Ask HN: Latest startup trends – which news sites covers that? - frik
What other websites would you suggest beside HN to read about latest startup trends?<p>Why do I read about HouseParty app on HN only in Oct 2016? Recode featured it in June 2016, other websites in Sept - as I found out today. :(
I am little interested about yesterday&#x27;s news or last months news. I would favour a site focused on startup trends around the world, with daily updates. Can you suggest me sites can offer that?
======
vuyani
"...latest startup trends"

I dont imagine startups start their ideas based on trends, unless you mean
technology trends. But in any case. This information would be very hard to
come by as most people/companies dont announce what they plan to build until
they have an MVP.

The only thing I can suggest is to follow a bunch of hackathons, hopefully
ones that are not limited to sponsorship tech or industry.

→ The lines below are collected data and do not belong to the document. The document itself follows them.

Context: an optimization exercise on an open-source flow, tuned for small area, a short achievable clock period and few clock cycles per item. The choices shown serve that exercise and are no tape-out recipe.
Function was checked by simulation only, so behaviour that the tests miss may differ from the original.
Power is estimated from default activity; no workload was simulated.

## flow/design.v (module list and top-level ports; edited modules follow where they fit)
// module c1_ldpc_enc: 1435 lines
module c1_ldpc_enc (
    input  wire        clk,
    input  wire        rst,         
    input  wire        in_valid,
    output wire        in_ready,
    input  wire [31:0] in_data,
    output wire        out_valid,
    input  wire        out_ready,
    output wire [31:0] out_data
);
  // ...
==> flow/flow/run.sh <==
#!/bin/bash
set -euo pipefail
export BUFFER_PORTS_ARGS="-buffer_cell sky130_fd_sc_hd__buf_4"
export SETUP_SLACK_MARGIN=6.8
bash standard.sh > standard.log 2>&1
==> flow/standard.sh <==
#!/bin/bash
# synth_recipe.tcl (not shown) runs the flow's synth.tcl, then flattens the netlist and writes it again
# the make line also repeats each setting of config.mk as NAME=value (left out here)
make -C /OpenROAD-flow-scripts/flow DESIGN_CONFIG=/design/flow/config.mk WORK_HOME=/design/flow/orfs CLKGATE_MAP_FILE= SYNTH_SCRIPT=/design/flow/synth_recipe.tcl "${@:-finish}"
==> flow/config.mk <==
export PLATFORM = sky130hd
export DESIGN_NAME = c1_ldpc_enc
export DESIGN_NICKNAME = c1_ldpc_enc
export VERILOG_FILES = /design/flow/design.v
export SDC_FILE = /design/flow/constraint.sdc
export NUM_CORES = 4
export LEC_CHECK = 0
export CAP_MARGIN = 20
export CORE_MARGIN = 2
export CORE_UTILIZATION = 55
export CTS_CLUSTER_DIAMETER = 60
export CTS_CLUSTER_SIZE = 25
export PLACE_DENSITY = 0.65
export SLEW_MARGIN = 20
==> flow/constraint.sdc <==
create_clock -name core_clock -period 10.0 [get_ports {clk}]
set_input_delay 2.0000 -clock core_clock [delete_from_list [all_inputs] [get_ports {clk}]]
set_output_delay 2.0000 -clock core_clock [all_outputs]
set_load 0.01 [all_outputs]
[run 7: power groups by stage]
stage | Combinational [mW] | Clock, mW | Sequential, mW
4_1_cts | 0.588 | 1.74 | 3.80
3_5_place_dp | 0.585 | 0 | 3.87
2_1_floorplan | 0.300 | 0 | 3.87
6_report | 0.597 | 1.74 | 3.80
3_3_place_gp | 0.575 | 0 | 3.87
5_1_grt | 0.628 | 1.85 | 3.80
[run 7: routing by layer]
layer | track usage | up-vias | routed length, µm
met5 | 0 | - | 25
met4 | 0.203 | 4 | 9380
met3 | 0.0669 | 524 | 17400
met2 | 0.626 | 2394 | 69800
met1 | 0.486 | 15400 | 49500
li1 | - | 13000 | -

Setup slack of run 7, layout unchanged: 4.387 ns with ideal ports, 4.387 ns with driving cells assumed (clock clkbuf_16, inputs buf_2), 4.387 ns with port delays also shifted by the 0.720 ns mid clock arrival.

And try workout the
trends from there.

side note: this could be a nice little machine learning project :)

------
grif-fin
[https://www.indiehackers.com/businesses](https://www.indiehackers.com/businesses)
Mixture of trendy & failed startups - experience shared by founders. It is
pretty new I think but the idea is cool.

------
hmmmngbird
[https://www.producthunt.com](https://www.producthunt.com)

Im not sure how timely they are, but you can survey some popular themes among
app ideas.

------
DrNuke
[http://www.techcrunch.com](http://www.techcrunch.com) seems the best to me
for trends and informed content from startups

------
eecks
One of my yet to be started side projects is an automated tech news
aggregator. So far I have just bought the domain.